(DEPRECATED) Apache Flink Mailing List archive.

[DISCUSS] Make window state queryable

Classic

List

Threaded

3 messages Options

vino yang

[DISCUSS] Make window state queryable

Hi folks,

Currently, the queryable state is not widely used in production. IMO, there
are two key reasons caused this result. 1) the client of the queryable
state is hard to use. Because it requires users to know the address of
TaskManager and the port of the proxy. Actually, most business users who do
not have good knowledge about the Flink's inner and runtime in production.
2) The benefit of this feature has not been excavated. In Flink DataStream
API, State is the first level citizen, it’s Flink key advantage compared
with other compute engines. Because the queryable state is the most
effective way to pry the latest computing progress.

Three months ago, I started a discussion about improving the queryable
state and introducing a proxy component.[1] It brings a lot of attention
and discussion. Recently, I have submitted a design document about the
proposal.[2] These efforts try to process the first problem.

About the second question, the most essential solution is that we should
really make the queryable state work. The window operator is one of the
most valuable and most frequently used operators of all Flink operators.
And it also uses keyed state which is queryable. So we propose to let the
state of the window operator be queried. This is not only for increasing
the value of the queryable state but also for the real business needs.

IMO, allowing window state to be queried will provide great value. In many
scenarios, we often use large windows for aggregate calculations. A very
common example is a day-level window that counts the PV of a day. But
usually, the user is not only satisfied to wait until the end of the window
to get the result. They want to get "intermediate results" at a smaller
time granularity to analyze trends. Because Flink does not provide periodic
triggers for fixed windows. We have extended this and implemented an
"incremental window". It can trigger a fixed window with a smaller interval
period and feedback intermediate results. However, we believe that this
approach is still not flexible enough. We should let the user query the
current calculation result of the window through the API at any time.
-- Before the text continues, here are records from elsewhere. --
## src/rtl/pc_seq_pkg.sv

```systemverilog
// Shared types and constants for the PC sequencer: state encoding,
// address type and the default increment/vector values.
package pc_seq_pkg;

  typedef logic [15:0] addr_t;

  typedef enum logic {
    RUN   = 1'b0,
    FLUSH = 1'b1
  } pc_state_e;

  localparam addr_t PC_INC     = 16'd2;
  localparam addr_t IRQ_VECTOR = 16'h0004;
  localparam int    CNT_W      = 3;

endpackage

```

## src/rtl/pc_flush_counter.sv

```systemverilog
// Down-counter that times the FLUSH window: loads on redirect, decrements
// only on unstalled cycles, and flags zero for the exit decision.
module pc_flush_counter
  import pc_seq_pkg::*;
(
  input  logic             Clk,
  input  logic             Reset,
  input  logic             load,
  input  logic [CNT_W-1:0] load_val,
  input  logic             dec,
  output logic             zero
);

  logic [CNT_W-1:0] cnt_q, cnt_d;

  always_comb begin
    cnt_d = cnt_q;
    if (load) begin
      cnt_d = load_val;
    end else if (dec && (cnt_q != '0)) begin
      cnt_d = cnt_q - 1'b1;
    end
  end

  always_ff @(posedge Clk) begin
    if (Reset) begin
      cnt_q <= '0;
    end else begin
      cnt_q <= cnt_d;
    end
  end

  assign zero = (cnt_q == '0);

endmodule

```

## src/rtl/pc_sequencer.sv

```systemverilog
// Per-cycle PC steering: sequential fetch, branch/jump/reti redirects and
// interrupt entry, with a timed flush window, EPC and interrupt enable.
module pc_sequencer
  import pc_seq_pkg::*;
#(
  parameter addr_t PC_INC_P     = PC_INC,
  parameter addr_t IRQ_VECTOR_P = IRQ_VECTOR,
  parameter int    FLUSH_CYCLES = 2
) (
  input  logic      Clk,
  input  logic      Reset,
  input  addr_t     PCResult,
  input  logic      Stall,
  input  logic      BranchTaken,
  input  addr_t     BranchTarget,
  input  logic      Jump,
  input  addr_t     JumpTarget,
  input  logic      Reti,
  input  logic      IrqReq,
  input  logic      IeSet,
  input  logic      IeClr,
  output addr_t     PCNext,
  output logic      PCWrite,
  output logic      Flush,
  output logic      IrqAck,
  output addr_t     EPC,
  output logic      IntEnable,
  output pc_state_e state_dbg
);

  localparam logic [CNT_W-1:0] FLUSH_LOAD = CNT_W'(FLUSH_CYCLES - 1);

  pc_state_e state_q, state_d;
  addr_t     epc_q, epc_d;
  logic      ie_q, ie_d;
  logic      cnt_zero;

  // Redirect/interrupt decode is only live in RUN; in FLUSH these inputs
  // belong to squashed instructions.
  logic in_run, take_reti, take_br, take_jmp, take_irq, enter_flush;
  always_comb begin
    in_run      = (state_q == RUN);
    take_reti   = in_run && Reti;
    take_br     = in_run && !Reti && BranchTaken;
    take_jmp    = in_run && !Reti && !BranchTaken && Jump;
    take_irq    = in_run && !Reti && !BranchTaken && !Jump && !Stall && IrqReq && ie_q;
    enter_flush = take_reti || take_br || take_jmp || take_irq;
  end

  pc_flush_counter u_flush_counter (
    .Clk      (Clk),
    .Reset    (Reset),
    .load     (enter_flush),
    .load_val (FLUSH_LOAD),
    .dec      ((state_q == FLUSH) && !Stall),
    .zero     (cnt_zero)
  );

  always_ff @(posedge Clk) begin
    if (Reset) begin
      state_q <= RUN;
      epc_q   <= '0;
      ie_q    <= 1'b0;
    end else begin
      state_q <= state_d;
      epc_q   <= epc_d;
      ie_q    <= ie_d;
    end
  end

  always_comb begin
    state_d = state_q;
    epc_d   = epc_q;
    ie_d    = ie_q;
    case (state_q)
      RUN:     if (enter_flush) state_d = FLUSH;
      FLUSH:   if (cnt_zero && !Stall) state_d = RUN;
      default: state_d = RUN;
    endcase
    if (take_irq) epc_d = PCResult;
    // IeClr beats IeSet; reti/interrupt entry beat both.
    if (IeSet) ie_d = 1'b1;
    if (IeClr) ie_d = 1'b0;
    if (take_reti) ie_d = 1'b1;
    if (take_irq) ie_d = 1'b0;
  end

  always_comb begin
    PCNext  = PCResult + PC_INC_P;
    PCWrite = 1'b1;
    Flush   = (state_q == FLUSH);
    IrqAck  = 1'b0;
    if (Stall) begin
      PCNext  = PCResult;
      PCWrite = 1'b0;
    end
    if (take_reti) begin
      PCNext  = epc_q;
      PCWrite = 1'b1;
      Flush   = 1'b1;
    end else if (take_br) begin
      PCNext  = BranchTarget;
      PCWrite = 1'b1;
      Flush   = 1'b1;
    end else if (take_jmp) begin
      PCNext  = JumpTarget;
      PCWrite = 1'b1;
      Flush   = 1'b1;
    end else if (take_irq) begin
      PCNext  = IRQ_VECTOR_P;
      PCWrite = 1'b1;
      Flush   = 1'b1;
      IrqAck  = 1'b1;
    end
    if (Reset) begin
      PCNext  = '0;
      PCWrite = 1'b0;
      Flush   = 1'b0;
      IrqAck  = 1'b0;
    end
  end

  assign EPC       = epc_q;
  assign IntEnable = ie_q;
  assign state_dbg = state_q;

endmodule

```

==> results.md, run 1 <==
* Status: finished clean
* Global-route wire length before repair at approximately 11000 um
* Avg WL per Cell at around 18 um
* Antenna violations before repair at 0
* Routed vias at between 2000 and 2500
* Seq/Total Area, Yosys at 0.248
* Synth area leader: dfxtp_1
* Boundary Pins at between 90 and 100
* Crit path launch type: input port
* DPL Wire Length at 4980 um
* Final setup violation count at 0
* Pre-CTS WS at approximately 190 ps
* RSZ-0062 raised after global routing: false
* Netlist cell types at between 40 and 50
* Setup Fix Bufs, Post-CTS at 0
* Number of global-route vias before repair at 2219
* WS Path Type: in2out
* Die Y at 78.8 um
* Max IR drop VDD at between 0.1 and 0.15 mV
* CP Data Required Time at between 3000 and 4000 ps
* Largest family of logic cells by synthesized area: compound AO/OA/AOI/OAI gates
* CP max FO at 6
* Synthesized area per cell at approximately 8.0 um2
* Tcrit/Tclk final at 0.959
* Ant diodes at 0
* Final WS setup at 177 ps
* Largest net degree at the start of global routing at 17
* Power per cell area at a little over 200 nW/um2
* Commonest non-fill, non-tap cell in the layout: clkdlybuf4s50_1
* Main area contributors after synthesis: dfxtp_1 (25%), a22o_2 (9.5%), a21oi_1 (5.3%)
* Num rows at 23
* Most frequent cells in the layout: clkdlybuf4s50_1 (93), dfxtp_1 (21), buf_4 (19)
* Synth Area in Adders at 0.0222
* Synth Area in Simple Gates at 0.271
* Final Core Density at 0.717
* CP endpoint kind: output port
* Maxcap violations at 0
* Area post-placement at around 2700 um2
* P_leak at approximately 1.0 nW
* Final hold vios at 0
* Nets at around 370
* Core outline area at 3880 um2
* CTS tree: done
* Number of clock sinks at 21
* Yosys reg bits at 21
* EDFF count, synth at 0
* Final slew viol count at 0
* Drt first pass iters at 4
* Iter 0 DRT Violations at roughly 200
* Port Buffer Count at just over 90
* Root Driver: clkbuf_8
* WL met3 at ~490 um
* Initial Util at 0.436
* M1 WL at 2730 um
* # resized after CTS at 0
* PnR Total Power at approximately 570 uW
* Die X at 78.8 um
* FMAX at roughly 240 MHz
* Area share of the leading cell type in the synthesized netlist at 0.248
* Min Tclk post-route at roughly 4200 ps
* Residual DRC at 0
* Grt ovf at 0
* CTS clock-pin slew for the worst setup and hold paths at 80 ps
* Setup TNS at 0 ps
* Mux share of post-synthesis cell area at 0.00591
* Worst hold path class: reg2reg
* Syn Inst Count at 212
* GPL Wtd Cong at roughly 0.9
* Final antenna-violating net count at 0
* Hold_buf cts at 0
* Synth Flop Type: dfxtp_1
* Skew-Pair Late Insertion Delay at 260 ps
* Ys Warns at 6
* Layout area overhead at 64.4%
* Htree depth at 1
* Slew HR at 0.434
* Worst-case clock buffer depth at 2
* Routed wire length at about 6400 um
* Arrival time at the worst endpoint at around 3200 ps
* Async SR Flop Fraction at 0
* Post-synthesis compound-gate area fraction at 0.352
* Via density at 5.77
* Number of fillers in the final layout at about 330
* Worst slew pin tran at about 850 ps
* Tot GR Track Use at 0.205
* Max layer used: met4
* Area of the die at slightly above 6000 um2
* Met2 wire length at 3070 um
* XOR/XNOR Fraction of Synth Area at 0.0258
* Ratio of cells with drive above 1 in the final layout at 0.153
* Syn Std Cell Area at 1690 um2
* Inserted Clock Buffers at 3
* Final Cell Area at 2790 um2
However, I know that if we want to implement it, we still have some details
that need to be discussed, such as how to let users know the state
descriptors in the window, namespace and so on.

This discussion thread is mainly to listen to the community's opinion on
this proposal.

Any feedback and ideas are welcome and appreciated.

Best,
Vino

[1]:
http://mail-archives.apache.org/mod_mbox/flink-dev/201907.mbox/%3Ctencent_35A56D6858408BE2E2064722@...%3E
[2]:
https://docs.google.com/document/d/181qYVIiHQGrc3hCj3QBn1iEHF4bUztdw4XO8VSaf_uI/edit?usp=sharing

mayo zhang

Re: [DISCUSS] Make window state queryable

It’s a good idea to get the process information of large ongoing window.
+1 from my side.

> 在 2019年7月4日，11:41，vino yang <[hidden email]> 写道：
>
> Hi folks,
>
> Currently, the queryable state is not widely used in production. IMO, there
> are two key reasons caused this result. 1) the client of the queryable
> state is hard to use. Because it requires users to know the address of
> TaskManager and the port of the proxy. Actually, most business users who do
> not have good knowledge about the Flink's inner and runtime in production.
> 2) The benefit of this feature has not been excavated. In Flink DataStream
> API, State is the first level citizen, it’s Flink key advantage compared
> with other compute engines. Because the queryable state is the most
> effective way to pry the latest computing progress.
>
> Three months ago, I started a discussion about improving the queryable
> state and introducing a proxy component.[1] It brings a lot of attention
> and discussion. Recently, I have submitted a design document about the
> proposal.[2] These efforts try to process the first problem.
>
> About the second question, the most essential solution is that we should
> really make the queryable state work. The window operator is one of the
> most valuable and most frequently used operators of all Flink operators.
> And it also uses keyed state which is queryable. So we propose to let the
> state of the window operator be queried. This is not only for increasing
> the value of the queryable state but also for the real business needs.
>
> IMO, allowing window state to be queried will provide great value. In many
> scenarios, we often use large windows for aggregate calculations. A very
> common example is a day-level window that counts the PV of a day. But
> usually, the user is not only satisfied to wait until the end of the window
> to get the result. They want to get "intermediate results" at a smaller
> time granularity to analyze trends. Because Flink does not provide periodic
> triggers for fixed windows. We have extended this and implemented an
> "incremental window". It can trigger a fixed window with a smaller interval
> period and feedback intermediate results. However, we believe that this
> approach is still not flexible enough. We should let the user query the
> current calculation result of the window through the API at any time.
>
> However, I know that if we want to implement it, we still have some details
> that need to be discussed, such as how to let users know the state
> descriptors in the window, namespace and so on.
>
> This discussion thread is mainly to listen to the community's opinion on
> this proposal.
>
> Any feedback and ideas are welcome and appreciated.
>
> Best,
> Vino
>
> [1]:
> http://mail-archives.apache.org/mod_mbox/flink-dev/201907.mbox/%3Ctencent_35A56D6858408BE2E2064722@...%3E
> [2]:
> https://docs.google.com/document/d/181qYVIiHQGrc3hCj3QBn1iEHF4bUztdw4XO8VSaf_uI/edit?usp=sharing

vino yang

Re: [DISCUSS] Make window state queryable

Hi all,

Thanks to Kostas for reminding me that as early as March 2017, the
community had a thread called "Future of Queryable State Feature". [1]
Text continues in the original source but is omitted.